Prompt: Below is a listing. Quote from it, exactly, the lines from the one containing "core-area_mm2 = 0.0818" down to the one containing "[placed_design]", both ends included, and nothing else.

Records provided:
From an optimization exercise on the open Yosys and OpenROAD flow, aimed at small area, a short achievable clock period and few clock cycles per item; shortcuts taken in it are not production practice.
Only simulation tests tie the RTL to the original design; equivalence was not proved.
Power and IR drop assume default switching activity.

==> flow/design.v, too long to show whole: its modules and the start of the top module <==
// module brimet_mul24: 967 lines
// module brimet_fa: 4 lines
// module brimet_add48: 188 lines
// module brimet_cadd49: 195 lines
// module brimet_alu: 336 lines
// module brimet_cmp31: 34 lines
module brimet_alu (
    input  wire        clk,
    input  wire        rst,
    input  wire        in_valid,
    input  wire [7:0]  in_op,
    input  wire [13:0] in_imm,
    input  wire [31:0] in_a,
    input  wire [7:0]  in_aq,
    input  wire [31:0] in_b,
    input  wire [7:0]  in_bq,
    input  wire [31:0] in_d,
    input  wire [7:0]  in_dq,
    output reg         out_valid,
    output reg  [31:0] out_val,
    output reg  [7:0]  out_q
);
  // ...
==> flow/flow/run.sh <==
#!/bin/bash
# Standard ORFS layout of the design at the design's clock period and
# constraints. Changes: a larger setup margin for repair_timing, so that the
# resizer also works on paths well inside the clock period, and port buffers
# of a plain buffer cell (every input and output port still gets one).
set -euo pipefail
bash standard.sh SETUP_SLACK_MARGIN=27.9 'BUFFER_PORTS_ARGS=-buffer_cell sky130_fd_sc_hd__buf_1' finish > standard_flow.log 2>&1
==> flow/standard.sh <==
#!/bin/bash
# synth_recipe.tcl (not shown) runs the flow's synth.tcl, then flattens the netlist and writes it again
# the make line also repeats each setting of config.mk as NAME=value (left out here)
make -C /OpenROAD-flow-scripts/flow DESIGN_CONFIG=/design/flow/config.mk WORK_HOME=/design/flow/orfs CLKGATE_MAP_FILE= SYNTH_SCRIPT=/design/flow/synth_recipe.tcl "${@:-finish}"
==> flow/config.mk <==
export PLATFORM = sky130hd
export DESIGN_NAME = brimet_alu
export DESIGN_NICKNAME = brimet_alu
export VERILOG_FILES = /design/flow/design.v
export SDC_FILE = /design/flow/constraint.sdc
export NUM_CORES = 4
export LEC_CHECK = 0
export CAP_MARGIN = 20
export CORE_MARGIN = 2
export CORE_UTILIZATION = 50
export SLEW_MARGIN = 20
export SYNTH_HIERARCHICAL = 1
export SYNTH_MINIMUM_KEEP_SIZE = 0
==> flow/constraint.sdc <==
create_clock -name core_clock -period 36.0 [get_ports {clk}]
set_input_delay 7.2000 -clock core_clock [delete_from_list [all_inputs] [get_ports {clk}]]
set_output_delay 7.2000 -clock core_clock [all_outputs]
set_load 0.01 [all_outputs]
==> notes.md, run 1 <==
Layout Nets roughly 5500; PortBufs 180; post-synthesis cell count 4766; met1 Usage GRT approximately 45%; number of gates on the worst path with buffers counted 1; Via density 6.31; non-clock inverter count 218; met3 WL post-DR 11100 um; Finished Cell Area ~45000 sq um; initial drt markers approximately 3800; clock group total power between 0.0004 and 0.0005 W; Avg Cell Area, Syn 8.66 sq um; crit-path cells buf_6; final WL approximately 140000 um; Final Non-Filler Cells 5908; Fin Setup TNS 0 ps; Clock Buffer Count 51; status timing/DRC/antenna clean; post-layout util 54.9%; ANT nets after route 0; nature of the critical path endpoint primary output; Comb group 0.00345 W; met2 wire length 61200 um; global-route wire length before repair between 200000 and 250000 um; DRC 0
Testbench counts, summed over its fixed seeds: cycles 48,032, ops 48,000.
...
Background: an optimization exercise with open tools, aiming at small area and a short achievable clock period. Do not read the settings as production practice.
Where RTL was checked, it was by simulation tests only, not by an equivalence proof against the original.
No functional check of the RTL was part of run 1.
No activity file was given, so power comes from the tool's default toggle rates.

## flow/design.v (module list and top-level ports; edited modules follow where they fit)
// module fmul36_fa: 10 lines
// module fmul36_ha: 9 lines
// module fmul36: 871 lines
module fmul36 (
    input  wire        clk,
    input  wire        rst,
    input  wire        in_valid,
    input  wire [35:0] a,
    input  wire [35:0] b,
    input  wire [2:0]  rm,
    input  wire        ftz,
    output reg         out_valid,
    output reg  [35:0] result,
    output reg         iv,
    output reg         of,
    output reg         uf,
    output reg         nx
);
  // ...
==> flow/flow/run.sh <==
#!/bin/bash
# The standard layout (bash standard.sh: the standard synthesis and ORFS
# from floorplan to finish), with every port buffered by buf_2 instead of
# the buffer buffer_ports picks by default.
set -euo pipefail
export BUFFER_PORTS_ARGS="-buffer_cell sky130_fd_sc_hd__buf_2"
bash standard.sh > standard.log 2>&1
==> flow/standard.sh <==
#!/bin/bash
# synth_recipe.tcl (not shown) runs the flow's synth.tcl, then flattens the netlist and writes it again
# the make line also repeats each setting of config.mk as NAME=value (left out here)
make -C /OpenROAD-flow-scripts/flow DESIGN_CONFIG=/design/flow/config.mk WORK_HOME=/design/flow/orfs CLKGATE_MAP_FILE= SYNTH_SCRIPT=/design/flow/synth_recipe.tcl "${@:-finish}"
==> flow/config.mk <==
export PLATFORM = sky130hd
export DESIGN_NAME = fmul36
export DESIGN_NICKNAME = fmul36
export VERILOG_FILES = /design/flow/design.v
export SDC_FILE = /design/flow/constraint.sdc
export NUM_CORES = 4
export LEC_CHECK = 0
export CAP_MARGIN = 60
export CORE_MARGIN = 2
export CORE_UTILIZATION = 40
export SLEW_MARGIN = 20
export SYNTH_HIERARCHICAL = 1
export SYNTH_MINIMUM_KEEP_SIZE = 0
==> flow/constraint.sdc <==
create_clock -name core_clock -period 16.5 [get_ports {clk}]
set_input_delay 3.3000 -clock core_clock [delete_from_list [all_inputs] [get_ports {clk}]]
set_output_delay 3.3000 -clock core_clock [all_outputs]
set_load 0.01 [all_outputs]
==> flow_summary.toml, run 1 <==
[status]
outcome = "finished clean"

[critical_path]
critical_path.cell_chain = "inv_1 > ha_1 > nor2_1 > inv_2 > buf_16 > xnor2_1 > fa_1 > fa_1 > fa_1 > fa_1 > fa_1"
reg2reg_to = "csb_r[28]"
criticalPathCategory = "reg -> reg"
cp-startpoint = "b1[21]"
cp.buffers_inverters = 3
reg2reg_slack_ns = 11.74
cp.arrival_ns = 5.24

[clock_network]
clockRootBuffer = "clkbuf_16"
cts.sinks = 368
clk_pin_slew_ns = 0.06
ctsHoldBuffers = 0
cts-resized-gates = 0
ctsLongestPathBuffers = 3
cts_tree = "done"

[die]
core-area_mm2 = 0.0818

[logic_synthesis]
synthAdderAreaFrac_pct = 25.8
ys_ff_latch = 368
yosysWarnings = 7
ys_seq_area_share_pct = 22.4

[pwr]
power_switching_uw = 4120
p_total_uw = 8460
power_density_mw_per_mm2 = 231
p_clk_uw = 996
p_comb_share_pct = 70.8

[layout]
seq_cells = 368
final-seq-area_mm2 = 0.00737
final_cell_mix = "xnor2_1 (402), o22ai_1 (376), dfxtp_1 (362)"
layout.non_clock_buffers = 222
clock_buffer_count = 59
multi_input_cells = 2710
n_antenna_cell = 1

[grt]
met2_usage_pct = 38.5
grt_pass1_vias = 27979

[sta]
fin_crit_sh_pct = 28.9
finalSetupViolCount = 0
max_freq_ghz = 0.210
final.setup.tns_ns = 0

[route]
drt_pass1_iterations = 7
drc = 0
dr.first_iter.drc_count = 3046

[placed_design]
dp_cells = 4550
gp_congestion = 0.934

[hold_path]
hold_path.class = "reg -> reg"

Answer space:
core-area_mm2 = 0.0818

[logic_synthesis]
synthAdderAreaFrac_pct = 25.8
ys_ff_latch = 368
yosysWarnings = 7
ys_seq_area_share_pct = 22.4

[pwr]
power_switching_uw = 4120
p_total_uw = 8460
power_density_mw_per_mm2 = 231
p_clk_uw = 996
p_comb_share_pct = 70.8

[layout]
seq_cells = 368
final-seq-area_mm2 = 0.00737
final_cell_mix = "xnor2_1 (402), o22ai_1 (376), dfxtp_1 (362)"
layout.non_clock_buffers = 222
clock_buffer_count = 59
multi_input_cells = 2710
n_antenna_cell = 1

[grt]
met2_usage_pct = 38.5
grt_pass1_vias = 27979

[sta]
fin_crit_sh_pct = 28.9
finalSetupViolCount = 0
max_freq_ghz = 0.210
final.setup.tns_ns = 0

[route]
drt_pass1_iterations = 7
drc = 0
dr.first_iter.drc_count = 3046

[placed_design]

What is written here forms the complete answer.